Пускай смерть дышит ему в лицо; если же смерть приближаться не хочет, ничего, он сам пойдет к ней. Как-то на Рождество, поздно вечером, он вскочил на мотоцикл и мчался по оледеневшим дорогам несколько сот километров, чтобы отвезти юной цыганке с торчащими передними зубами бальное платье с серебристыми чешуйками, хотя уместность этого платья в глинобитной хибаре, отапливаемой кизяком, была более чем сомнительна. Правда, шестнадцатилетняя девушка, чьим мужем он был целую неделю, чуть с ума не сошла от счастья, получив такой подарок. А уж автомобильные гонки! Однажды (у него как раз появилась первая машина) он отправился в горы кататься на лыжах; в отеле он подружился с каскадерами – и тут же, конечно, заключил с ними пари: кто скорее спустится на автомобиле с горы и доберется до города. Он вырвался вперед, но потом машина пошла кувырком, ее сплющило в лепешку; каскадеры мрачно двинулись вниз – хотя бы найти труп. «Ну что, попугаи, сдрейфили?» – прохрипел брат из дымящейся груды железного лома. Машину, впрочем, удалось оживить, и Дани не расставался с ней еще несколько лет. Ржавое, латаное-перелатаное транспортное средство это словно собрало в себе все несчастья Восточной Европы, все следы пренебрежительного обращения с техникой; но чем старше становилась машина, чем ужаснее она выглядела, тем нежнее относился к ней Дани.

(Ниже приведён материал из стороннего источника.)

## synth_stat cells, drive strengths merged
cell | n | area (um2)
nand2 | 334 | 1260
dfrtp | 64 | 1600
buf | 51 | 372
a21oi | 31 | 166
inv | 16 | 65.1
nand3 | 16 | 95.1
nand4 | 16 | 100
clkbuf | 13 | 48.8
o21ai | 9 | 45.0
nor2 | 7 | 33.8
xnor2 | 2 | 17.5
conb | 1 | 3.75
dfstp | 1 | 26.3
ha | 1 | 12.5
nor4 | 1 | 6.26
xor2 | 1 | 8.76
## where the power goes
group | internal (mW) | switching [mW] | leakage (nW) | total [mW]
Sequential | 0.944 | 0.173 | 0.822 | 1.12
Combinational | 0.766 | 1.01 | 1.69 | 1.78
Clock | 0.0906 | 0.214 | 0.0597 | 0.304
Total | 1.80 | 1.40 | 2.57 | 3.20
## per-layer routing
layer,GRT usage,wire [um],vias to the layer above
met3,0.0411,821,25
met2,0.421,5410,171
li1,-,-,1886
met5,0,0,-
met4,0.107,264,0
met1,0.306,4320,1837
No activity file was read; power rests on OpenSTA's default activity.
--- src/rtl/axis_wrr_mux2_pkg.sv ---
// ============================================================================
// axis_wrr_mux2_pkg : shared state encodings and source ids for axis_wrr_mux2
// Rev 1.0
// ============================================================================
`default_nettype none

package axis_wrr_mux2_pkg;

  typedef enum logic [1:0] {
    IDLE    = 2'd0,
    SERVE_A = 2'd1,
    SERVE_B = 2'd2
  } state_t;

  localparam logic SRC_A = 1'b0;
  localparam logic SRC_B = 1'b1;

endpackage

`default_nettype wire

--- src/rtl/axis_reg_slice.sv ---
// ============================================================================
// axis_reg_slice : single-stage registered AXIS output slice
// Rev 1.0
// ============================================================================
`default_nettype none

module axis_reg_slice #(
  parameter int WIDTH = 18
) (
  input  logic             clk,
  input  logic             rst,
  input  logic             i_valid,
  input  logic [WIDTH-1:0] i_data,
  output logic             o_load,
  output logic             o_valid,
  output logic [WIDTH-1:0] o_data,
  input  logic             i_ready
);

  assign o_load = !o_valid || i_ready;

  // Payload only updates on a real beat so it stays frozen while stalled.
  always_ff @(posedge clk) begin
    if (rst) begin
      o_valid <= 1'b0;
      o_data  <= '0;
    end else if (o_load) begin
      o_valid <= i_valid;
      if (i_valid) begin
        o_data <= i_data;
      end
    end
  end

endmodule

`default_nettype wire

--- src/rtl/axis_wrr_mux2.sv ---
// ============================================================================
// axis_wrr_mux2 : packet-aware 2:1 weighted round-robin AXIS merge
// Optional AXIS_WRR_MUX2_CNT_EN adds per-source packet counters.  Rev 1.0
// ============================================================================
`default_nettype none

module axis_wrr_mux2 #(
  parameter int DWIDTH = 16,
  parameter int WWIDTH = 4
) (
  input  logic              clk,
  input  logic              rst,
  input  logic              s_a_tvalid,
  output logic              s_a_tready,
  input  logic [DWIDTH-1:0] s_a_tdata,
  input  logic              s_a_tlast,
  input  logic              s_b_tvalid,
  output logic              s_b_tready,
  input  logic [DWIDTH-1:0] s_b_tdata,
  input  logic              s_b_tlast,
  input  logic [WWIDTH-1:0] weight_a,
  input  logic [WWIDTH-1:0] weight_b,
  output logic              m_tvalid,
  input  logic              m_tready,
  output logic [DWIDTH-1:0] m_tdata,
  output logic              m_tlast,
  output logic              m_tid,
`ifdef AXIS_WRR_MUX2_CNT_EN
  output logic              busy,
  output logic [31:0]       pkt_cnt_a,
  output logic [31:0]       pkt_cnt_b
`else
  output logic              busy
`endif
);

  import axis_wrr_mux2_pkg::*;

  localparam int SLICE_W = DWIDTH + 2;

  state_t            r_state;
  logic [WWIDTH-1:0] r_credit;
  logic              r_last_src;
  logic              r_pkt_open;

  logic              w_load;
  logic              w_serve_b;
  logic              w_acc;
  logic              w_last;
  logic              w_own_valid;
  logic              w_oth_valid;
  logic [WWIDTH-1:0] w_wa;
  logic [WWIDTH-1:0] w_wb;
  logic [WWIDTH-1:0] w_own_w;
  logic [WWIDTH-1:0] w_oth_w;
  logic [WWIDTH-1:0] w_credit_dec;
  logic [SLICE_W-1:0] w_slice_in;
  logic [SLICE_W-1:0] w_slice_out;

  assign w_wa         = (weight_a == '0) ? WWIDTH'(1) : weight_a;
  assign w_wb         = (weight_b == '0) ? WWIDTH'(1) : weight_b;
  assign w_serve_b    = (r_state == SERVE_B);
  assign s_a_tready   = (r_state == SERVE_A) && w_load;
  assign s_b_tready   = w_serve_b && w_load;
  assign w_acc        = (s_a_tvalid && s_a_tready) || (s_b_tvalid && s_b_tready);
  assign w_last       = w_serve_b ? s_b_tlast  : s_a_tlast;
  assign w_own_valid  = w_serve_b ? s_b_tvalid : s_a_tvalid;
  assign w_oth_valid  = w_serve_b ? s_a_tvalid : s_b_tvalid;
  assign w_own_w      = w_serve_b ? w_wb : w_wa;
  assign w_oth_w      = w_serve_b ? w_wa : w_wb;
  assign w_credit_dec = r_credit - WWIDTH'(1);
  assign w_slice_in   = {w_serve_b, w_last, (w_serve_b ? s_b_tdata : s_a_tdata)};
  assign busy         = (r_state != IDLE);

  axis_reg_slice #(
    .WIDTH (SLICE_W)
  ) u_out_slice (
    .clk     (clk),
    .rst     (rst),
    .i_valid (w_acc),
    .i_data  (w_slice_in),
    .o_load  (w_load),
    .o_valid (m_tvalid),
    .o_data  (w_slice_out),
    .i_ready (m_tready)
  );

  assign {m_tid, m_tlast, m_tdata} = w_slice_out;

  always_ff @(posedge clk) begin
    if (rst) begin
      r_state    <= IDLE;
      r_credit   <= '0;
      r_last_src <= SRC_B;
      r_pkt_open <= 1'b0;
    end else begin
      case (r_state)
        IDLE: begin
          if (s_a_tvalid && (!s_b_tvalid || (r_last_src == SRC_B))) begin
            r_state    <= SERVE_A;
            r_credit   <= w_wa;
            r_last_src <= SRC_A;
          end else if (s_b_tvalid) begin
            r_state    <= SERVE_B;
            r_credit   <= w_wb;
            r_last_src <= SRC_B;
          end
        end
        SERVE_A, SERVE_B: begin
          if (w_acc && w_last) begin
            // End of packet: re-arbitrate in the same cycle so no bubble is inserted.
            r_pkt_open <= 1'b0;
            if ((w_credit_dec != '0) && w_own_valid) begin
              r_credit <= w_credit_dec;
            end else if (w_oth_valid) begin
              r_state    <= w_serve_b ? SERVE_A : SERVE_B;
              r_credit   <= w_oth_w;
              r_last_src <= w_serve_b ? SRC_A : SRC_B;
            end else if (w_own_valid) begin
              r_credit <= w_own_w;
            end else begin
              r_state <= IDLE;
            end
          end else if (w_acc) begin
            r_pkt_open <= 1'b1;
          end else if (!r_pkt_open && !w_own_valid) begin
            // Between packets with nothing offered by the owner: release the grant.
            if (w_oth_valid) begin
              r_state    <= w_serve_b ? SERVE_A : SERVE_B;
              r_credit   <= w_oth_w;
              r_last_src <= w_serve_b ? SRC_A : SRC_B;
            end else begin
              r_state <= IDLE;
            end
          end
        end
        default: r_state <= IDLE;
      endcase
    end
  end

`ifdef AXIS_WRR_MUX2_CNT_EN
  always_ff @(posedge clk) begin
    if (rst) begin
      pkt_cnt_a <= '0;
      pkt_cnt_b <= '0;
    end else if (m_tvalid && m_tready && m_tlast) begin
      if (m_tid == SRC_B) begin
        pkt_cnt_b <= pkt_cnt_b + 32'd1;
      end else begin
        pkt_cnt_a <= pkt_cnt_a + 32'd1;
      end
    end
  end
`endif

endmodule

`default_nettype wire
**config.mk**
```make
export PLATFORM = sky130hd
export DESIGN_NAME = keyboard_voice_tracker
export DESIGN_NICKNAME = d
export VERILOG_FILES = /design/src/rtl/keyboard_pkg.sv /design/src/rtl/ps2_scan_parser.sv /design/src/rtl/keyboard_voice_tracker.sv
export SDC_FILE = /design/constraint.sdc
export NUM_CORES = 1
export LEC_CHECK = 0
export CAP_MARGIN = 25
export CORE_MARGIN = 2
export CORE_UTILIZATION = 45
export CTS_CLUSTER_DIAMETER = 80
export CTS_CLUSTER_SIZE = 25
export DETAILED_ROUTE_END_ITERATION = 8
export PLACE_DENSITY_LB_ADDON = 0.25
export SETUP_SLACK_MARGIN = 0.3
export SLEW_MARGIN = 20
export SYNTH_ARGS = -nofsm -noshare
export SYNTH_HDL_FRONTEND = slang
export SYNTH_SLANG_ARGS = --single-unit
export TNS_END_PERCENT = 50
```
**constraint.sdc**
```tcl
create_clock -name clock -period 3.4 [get_ports clock]
set_clock_uncertainty 0.15 [all_clocks]
set_input_delay 0.51 -clock clock [delete_from_list [all_inputs] [get_ports clock]]
set_output_delay 0.51 -clock clock [all_outputs]
set_load 0.02 [all_outputs]
```
**src/rtl/keyboard_pkg.sv**
```systemverilog
// Shared definitions for the keyboard voice tracker: PS/2 scan codes,
// note encoding, parser state type and key-decode helpers.
package keyboard_pkg;

    // Prefix and control scan codes
    localparam logic [7:0] SC_EXT   = 8'hE0;
    localparam logic [7:0] SC_BREAK = 8'hF0;
    localparam logic [7:0] SC_SPACE = 8'h29;
    localparam logic [7:0] SC_ENTER = 8'h5A;

    // Note key scan codes
    localparam logic [7:0] SC_NOTE_A  = 8'h1C;
    localparam logic [7:0] SC_NOTE_AS = 8'h15;
    localparam logic [7:0] SC_NOTE_B  = 8'h1B;
    localparam logic [7:0] SC_NOTE_C  = 8'h23;
    localparam logic [7:0] SC_NOTE_CS = 8'h24;
    localparam logic [7:0] SC_NOTE_D  = 8'h2B;
    localparam logic [7:0] SC_NOTE_DS = 8'h2D;
    localparam logic [7:0] SC_NOTE_E  = 8'h34;
    localparam logic [7:0] SC_NOTE_F  = 8'h33;
    localparam logic [7:0] SC_NOTE_FS = 8'h35;
    localparam logic [7:0] SC_NOTE_G  = 8'h3B;
    localparam logic [7:0] SC_NOTE_GS = 8'h3C;

    // Octave key scan codes (number row 1..8 -> octave 0..7)
    localparam logic [7:0] SC_OCT_0 = 8'h16;
    localparam logic [7:0] SC_OCT_1 = 8'h1E;
    localparam logic [7:0] SC_OCT_2 = 8'h26;
    localparam logic [7:0] SC_OCT_3 = 8'h25;
    localparam logic [7:0] SC_OCT_4 = 8'h2E;
    localparam logic [7:0] SC_OCT_5 = 8'h36;
    localparam logic [7:0] SC_OCT_6 = 8'h3D;
    localparam logic [7:0] SC_OCT_7 = 8'h3E;

    // 4-bit note encoding; zero marks an empty slot
    typedef enum logic [3:0] {
        NOTE_NONE = 4'd0,  NOTE_A  = 4'd1,  NOTE_AS = 4'd2,  NOTE_B  = 4'd3,
        NOTE_C    = 4'd4,  NOTE_CS = 4'd5,  NOTE_D  = 4'd6,  NOTE_DS = 4'd7,
        NOTE_E    = 4'd8,  NOTE_F  = 4'd9,  NOTE_FS = 4'd10, NOTE_G  = 4'd11,
        NOTE_GS   = 4'd12
    } note_e;

    typedef enum logic [1:0] {ST_IDLE, ST_BREAK, ST_EXT, ST_EXT_BREAK} parser_state_e;

    typedef struct packed {
        logic       valid;
        logic [2:0] index;
    } octave_key_t;

    function automatic note_e decode_note(input logic [7:0] code);
        case (code)
            SC_NOTE_A:  return NOTE_A;
            SC_NOTE_AS: return NOTE_AS;
            SC_NOTE_B:  return NOTE_B;
            SC_NOTE_C:  return NOTE_C;
            SC_NOTE_CS: return NOTE_CS;
            SC_NOTE_D:  return NOTE_D;
            SC_NOTE_DS: return NOTE_DS;
            SC_NOTE_E:  return NOTE_E;
            SC_NOTE_F:  return NOTE_F;
            SC_NOTE_FS: return NOTE_FS;
            SC_NOTE_G:  return NOTE_G;
            SC_NOTE_GS: return NOTE_GS;
            default:    return NOTE_NONE;
        endcase
    endfunction

    function automatic octave_key_t decode_octave(input logic [7:0] code);
        octave_key_t k;
        k.valid = 1'b1;
        case (code)
            SC_OCT_0: k.index = 3'd0;
            SC_OCT_1: k.index = 3'd1;
            SC_OCT_2: k.index = 3'd2;
            SC_OCT_3: k.index = 3'd3;
            SC_OCT_4: k.index = 3'd4;
            SC_OCT_5: k.index = 3'd5;
            SC_OCT_6: k.index = 3'd6;
            SC_OCT_7: k.index = 3'd7;
            default: begin
                k.valid = 1'b0;
                k.index = 3'd0;
            end
        endcase
        return k;
    endfunction

endpackage

```
**src/rtl/ps2_scan_parser.sv**
```systemverilog
// PS/2 make/break/extended prefix parser. Emits a combinational one-cycle
// key event in the same cycle as the final byte of a sequence.
module ps2_scan_parser
    import keyboard_pkg::*;
(
    input  logic       clock,
    input  logic       reset,
    input  logic [7:0] scan_code,
    input  logic       scan_valid,
    output logic       event_valid,
    output logic       event_is_break,
    output logic [7:0] event_code
);

    parser_state_e r_state;
    parser_state_e w_state_nx;

    // State register; reset drops any half-received prefix
    always_ff @(posedge clock or posedge reset) begin
        // NOTE: sequential state uses non-blocking (<=) so every flop samples pre-edge values.
        if (reset) r_state <= ST_IDLE;
        else       r_state <= w_state_nx;
    end

    // Next state and event decode; extended sequences are swallowed
    always_comb begin
        // NOTE: every output gets a default first so no path leaves it unassigned (no latch).
        w_state_nx     = r_state;
        event_valid    = 1'b0;
        event_is_break = 1'b0;
        event_code     = scan_code;
        if (scan_valid) begin
            case (r_state)
                ST_IDLE: begin
                    if (scan_code == SC_EXT)        w_state_nx = ST_EXT;
                    else if (scan_code == SC_BREAK) w_state_nx = ST_BREAK;
                    else                            event_valid = 1'b1;
                end
                ST_BREAK: begin
                    event_valid    = 1'b1;
                    event_is_break = 1'b1;
                    w_state_nx     = ST_IDLE;
                end
                ST_EXT: begin
                    if (scan_code == SC_BREAK) w_state_nx = ST_EXT_BREAK;
                    else                       w_state_nx = ST_IDLE;
                end
                default: w_state_nx = ST_IDLE;
            endcase
        end
    end

endmodule

```
**src/rtl/keyboard_voice_tracker.sv**
```systemverilog
// Polyphonic key tracker: voice slot table with dedupe, lowest-free
// allocation and optional round-robin stealing, plus octave register
// and active-low load/playback strobes.
module keyboard_voice_tracker
    import keyboard_pkg::*;
#(
    parameter int NUM_VOICES = 4,
    parameter int OCTAVE_W   = 2,
    parameter bit STEAL      = 1'b0
) (
    input  logic                           clock,
    input  logic                           reset,
    input  logic [7:0]                     scan_code,
    input  logic                           scan_valid,
    output logic [NUM_VOICES-1:0]          voice_active,
    output logic [4*NUM_VOICES-1:0]        voice_note,
    output logic [OCTAVE_W*NUM_VOICES-1:0] voice_octave,
    output logic [OCTAVE_W-1:0]            octave,
    output logic [$clog2(NUM_VOICES+1)-1:0] held_count,
    output logic                           load_n,
    output logic                           playback_n,
    output logic                           overflow
);

    localparam int IDX_W = (NUM_VOICES > 1) ? $clog2(NUM_VOICES) : 1;
    localparam int HC_W  = $clog2(NUM_VOICES + 1);
    localparam logic [IDX_W-1:0] LAST_IDX = IDX_W'(NUM_VOICES - 1);

    logic                  w_ev_valid, w_ev_break;
    logic [7:0]            w_ev_code;

    logic [NUM_VOICES-1:0] r_active, w_active_nx;
    note_e                 r_note [NUM_VOICES];
    note_e                 w_note_nx [NUM_VOICES];
    logic [OCTAVE_W-1:0]   r_oct [NUM_VOICES];
    logic [OCTAVE_W-1:0]   w_oct_nx [NUM_VOICES];
    logic [OCTAVE_W-1:0]   r_octave, w_octave_nx;
    logic [IDX_W-1:0]      r_steal_ptr, w_steal_ptr_nx;
    logic [HC_W-1:0]       r_held, w_held_nx;
    logic                  r_load_n, r_playback_n, r_overflow;
    logic                  w_load_n_nx, w_playback_n_nx, w_overflow_nx;

    note_e                 w_key_note;
    octave_key_t           w_oct_key;
    logic                  w_oct_ok;
    logic                  w_hit, w_free;
    logic [IDX_W-1:0]      w_hit_idx, w_free_idx;

    ps2_scan_parser u_parser (
        .clock          (clock),
        .reset          (reset),
        .scan_code      (scan_code),
        .scan_valid     (scan_valid),
        .event_valid    (w_ev_valid),
        .event_is_break (w_ev_break),
        .event_code     (w_ev_code)
    );

    assign w_key_note = decode_note(w_ev_code);
    assign w_oct_key  = decode_octave(w_ev_code);
    assign w_oct_ok   = w_oct_key.valid && (int'(w_oct_key.index) < (1 << OCTAVE_W));

    // Locate the slot already holding this note and the lowest free slot
    always_comb begin
        w_hit      = 1'b0;
        w_hit_idx  = '0;
        w_free     = 1'b0;
        w_free_idx = '0;
        for (int i = NUM_VOICES - 1; i >= 0; i--) begin
            if (r_active[i] && (r_note[i] == w_key_note)) begin
                w_hit     = 1'b1;
                w_hit_idx = IDX_W'(i);
            end
            if (!r_active[i]) begin
                w_free     = 1'b1;
                w_free_idx = IDX_W'(i);
            end
        end
    end

    // Apply the current key event to the voice table, octave and strobes
    always_comb begin
        w_active_nx     = r_active;
        w_note_nx       = r_note;
        w_oct_nx        = r_oct;
        w_octave_nx     = r_octave;
        w_steal_ptr_nx  = r_steal_ptr;
        w_load_n_nx     = 1'b1;
        w_playback_n_nx = 1'b1;
        w_overflow_nx   = 1'b0;
        if (w_ev_valid) begin
            if (w_key_note != NOTE_NONE) begin
                if (w_ev_break) begin
                    if (w_hit) begin
                        w_active_nx[w_hit_idx] = 1'b0;
                        w_note_nx[w_hit_idx]   = NOTE_NONE;
                        w_oct_nx[w_hit_idx]    = '0;
                    end
                end else if (!w_hit) begin
                    if (w_free) begin
                        w_active_nx[w_free_idx] = 1'b1;
                        w_note_nx[w_free_idx]   = w_key_note;
                        w_oct_nx[w_free_idx]    = r_octave;
                    end else begin
                        w_overflow_nx = 1'b1;
                        if (STEAL) begin
                            w_note_nx[r_steal_ptr] = w_key_note;
                            w_oct_nx[r_steal_ptr]  = r_octave;
                            w_steal_ptr_nx = (r_steal_ptr == LAST_IDX) ? '0 : r_steal_ptr + 1'b1;
                        end
                    end
                end
            end else if (!w_ev_break) begin
                if (w_oct_ok)                    w_octave_nx     = w_oct_key.index[OCTAVE_W-1:0];
                else if (w_ev_code == SC_SPACE)  w_load_n_nx     = 1'b0;
                else if (w_ev_code == SC_ENTER)  w_playback_n_nx = 1'b0;
            end
        end
    end

    // Popcount of the next active vector, registered alongside it
    always_comb begin
        w_held_nx = '0;
        for (int i = 0; i < NUM_VOICES; i++) w_held_nx = w_held_nx + HC_W'(w_active_nx[i]);
    end

    // Table, octave, pointer and strobe registers
    always_ff @(posedge clock or posedge reset) begin
        if (reset) begin
            r_active <= '0;
            // NOTE: the slot array is a handful of flops that must read empty after reset, so it is reset explicitly.
            for (int i = 0; i < NUM_VOICES; i++) begin
                r_note[i] <= NOTE_NONE;
                r_oct[i]  <= '0;
            end
            r_octave     <= '0;
            r_steal_ptr  <= '0;
            r_held       <= '0;
            r_load_n     <= 1'b1;
            r_playback_n <= 1'b1;
            r_overflow   <= 1'b0;
        end else begin
            r_active     <= w_active_nx;
            r_note       <= w_note_nx;
            r_oct        <= w_oct_nx;
            r_octave     <= w_octave_nx;
            r_steal_ptr  <= w_steal_ptr_nx;
            r_held       <= w_held_nx;
            r_load_n     <= w_load_n_nx;
            r_playback_n <= w_playback_n_nx;
            r_overflow   <= w_overflow_nx;
        end
    end

    // Flatten slot arrays onto the output buses
    always_comb begin
        voice_note   = '0;
        voice_octave = '0;
        for (int i = 0; i < NUM_VOICES; i++) begin
            voice_note[4*i +: 4]                = r_note[i];
            voice_octave[OCTAVE_W*i +: OCTAVE_W] = r_oct[i];
        end
    end

    assign voice_active = r_active;
    assign octave       = r_octave;
    assign held_count   = r_held;
    assign load_n       = r_load_n;
    assign playback_n   = r_playback_n;
    assign overflow     = r_overflow;

endmodule
```
==> out/metrics.yaml, run 1 <==
grt_pass1_wl_um: 14700
p_leak_uw: 0.001824
setup_viol: 3
synthArstFlopShare_pct: 100.0
io_buffers: 46
rsz0062_at_grt: "yes"
layout-drive-gt1-share_pct: 39.12
maxCapViolCount: 0
dr_total_vias: 2942
grt_pass1_vias: 2934
diodes: 0
avgSynthCellArea_sq_um: 9.442
finalCritPeriodShare_pct: 107.6
final_antenna_net_count: 0
hold_violations: 0
peakVddDrop_mv: 0.2374
slowest_stage: "fa_1"
fin_ws_ns: -0.2589
fin_cells: 481
placed_cells: 452
area_growth_syn_to_layout_pct: 61.38
htree_levels: 2
clkSinkCount: 38
grt_antenna_before_repair: 0
netlist_area_sq_mm: 0.002644
synth_area_leader_cell: "dfrtp_1"
max-slew-margin-rel_pct: 63.72
hold_path.class: "reg2reg"
fin_crit_ns: 3.659
synth_edf_count: 0
syn-num-nets: 294
syn_inst: 280
power.total_uw: 1571
fin_nets: 423
cts_max_path_buffers: 2
drtIter0Drc: 233
power_density_mw_per_mm2: 368.2
worst_ep_required_time_ns: 3.44
final_common_cell: "buf_4"
rows: 27
mostFrequentLayoutCells: "buf_4, clkdlybuf4s50_1, dfrtp_1"
seq_area_frac_synth_pct: 36.06
worstPathCellList: "buf_8, or3b_4, a2111oi_4, buf_4, a21oi_4, xnor2_2, o41ai_4, nor4_4, buf_4, a32o_2, fa_1, ha_4, ha_4"
start_util_pct: 47.43
cts.clk_slew.worst_paths_ns: 0.07
violations: "setup timing"
fmax_mhz: 273.3
clk_root_buffer_cell: "clkbuf_8"
overflow: 0
core_sq_mm: 0.005574
synth_cell_types: 67
critPathMaxFanout: 5
crit_type: "in2reg"
dieHeight_um: 80.65
cts-buffers-inserted: 5
cts_hold_buffers: 0
tightest_slew_ns: 0.5397
startpoint_type: "input pin"
crit_start: "scan_code[4]"
synth-main-ff-cell: "dfrtp_1"
hold_start: "u_parser.r_state[1]"
final-max-slew-violation-count: 0
ys_ff_latch: 38
drc_errors: 0
grt_max_degree: 39
drt-pass1-iter-count: 5
num-fill-cells: 370
synthTopCellsByArea: "dfrtp_1, inv_1, nand3_1, o211ai_1, xnor2_1"
vias_per_cell: 6.116
gp_congestion: 1.031
track_usage_pct: 29.65
rr_startpoint: "voice_note[1]"
synth_warnings: 0
worst_skew_pair.late_latency_ns: 0.30
final_core_util_pct: 76.54
cts_tree: "built"
dp.final_hpwl_um: 6122
die_w_um: 80.65
end_kind: "flip-flop"
arrival_ns: 3.70
routedWlPerCell_um: 19.22
critPathMaxStageDelay_ns: 0.50
wl_um: 9246
whs_ns: 0.3576
synth_top_area_share_pct: 34.07
seq_area_sq_um: 953.4
status: "finished, violations left"
die-area_sq_mm: 0.006504
multiInputGateArea_sq_mm: 0.001822
pin_count: 47
-- cells by family (layout without fill, tap and decap cells) --
kind of cell | Yosys count | count (layout) | synth area share (%)
flops | 38 | 38 | 36.06
simple gates | 105 | 105 | 25.08
mux | 2 | 2 | 0.8045
compound gates | 79 | 79 | 24.66
buf+inv | 41 | 170 | 6.578
fa+ha+maj | 3 | 3 | 1.704
xor+xnor | 12 | 12 | 5.111
-- path summary, 6_finish.rpt --
kind,cells after the start,end,slack [ns]
worst max-delay path,13,held_count[1],-0.26
worst min-delay path,2,u_parser.r_state[1],0.36
worst max register to register,9,held_count[1],0.34
worst min register to register,2,u_parser.r_state[1],0.36
max in group asynchronous,3,load_n,2.28
min in group asynchronous,3,voice_octave[2],0.47
-- state kept, by name, summed over array words and instances (netlist names), 2 cells and up --
register          count
voice_octave          8
held_count            3
voice_active          4
octave                2
voice_note           16
u_parser.r_state      2
-- synthesized netlist by cell type, types with 6 or more instances --
master and number:
and3_1 6, dfrtp_1 36, o21ai_0 7, nand4_1 9
o211ai_1 12, a32oi_1 6, o221ai_1 6, nor2_1 13
a21oi_1 8, nand2_1 11, xnor2_1 8, inv_1 28
buf_2 7, nand3_1 19, o21ai_1 7
-- cell type report --
type                            count  area share, %
Multi-Input combinational cell    201          42.70
Timing Repair Buffer              135          27.74
Sequential cell                    38          22.35
Inverter                           28          2.463
Tap cell                           72          2.111
Clock buffer                        6          1.935
Clock inverter                      1         0.7038
-- per-stage QoR --
step                      setup slack (ns)  setup TNS [ns]  instance area (sq um)
after detailed placement            -1.044          -16.65                   3715
final                              -0.2589         -0.5875                   4267
after global routing               -0.3371         -0.9251                   4267
after CTS                          -0.1380         -0.2236                   4146
after floorplan                    -0.4180          -1.029                   2729
after global placement             -0.9470          -15.07                   3715
-- routing by layer --
metal  GRT usage [%]  up-vias  share of wire (%)
li1                -     1331                  -
met1           39.40     1415                 42
met2           45.75      156                 46
met3           7.416       40                7.6
met4           12.71        0                3.7
met5               0        -                  0
-- critical path: cells and delay by family --
kind	cells	cell delay (ns)
xor gates and xnor gates	1	0.21
buffers and inverters	3	0.45
and+or+nand+nor	2	0.49
AOI/OAI and AO/OA	4	1.16
adders and majority gates	3	0.89
-- power breakdown --
part	internal [uW]	switching, uW	leakage (uW)	total, uW
Sequential	501	77.5	0.000400	579
Clock	235	159	0.0000573	394
Combinational	292	307	0.00137	598
Total	1030	543	0.00182	1570
-- what timing repair did --
item                                    in CTS  in global routing
endpoints found under the setup margin      31                 28
resized for setup                           68                 19
endpoints found under the hold margin        0                  0
pin swaps                                   23                 10
setup buffers                               19                  3
Note: power is estimated with default switching activity, not from simulation.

Прежде чем сесть в нее, он каждый раз поднимал крышку капота и дергал какую-то перекрученную проволоку: мотор заводился. А когда они, с пыхтеньем, скрежетом и оглушительными выхлопами, возвращались домой и Дани поднимался с подпертого кирпичами сиденья, люди на площади смотрели на них с веселым дружелюбием. Хозяин и его драндулет так хорошо изучили друг друга, пережили вместе столько унижений, что Дани, этот ангел непостоянства, привязался к машине, как к состарившейся преданной собаке. И когда она уже перестала шевелиться, он все равно не решился отдать ее под пресс; потратив два дня, он выкопал на опушке леса большую яму и похоронил ее, словно близкое существо.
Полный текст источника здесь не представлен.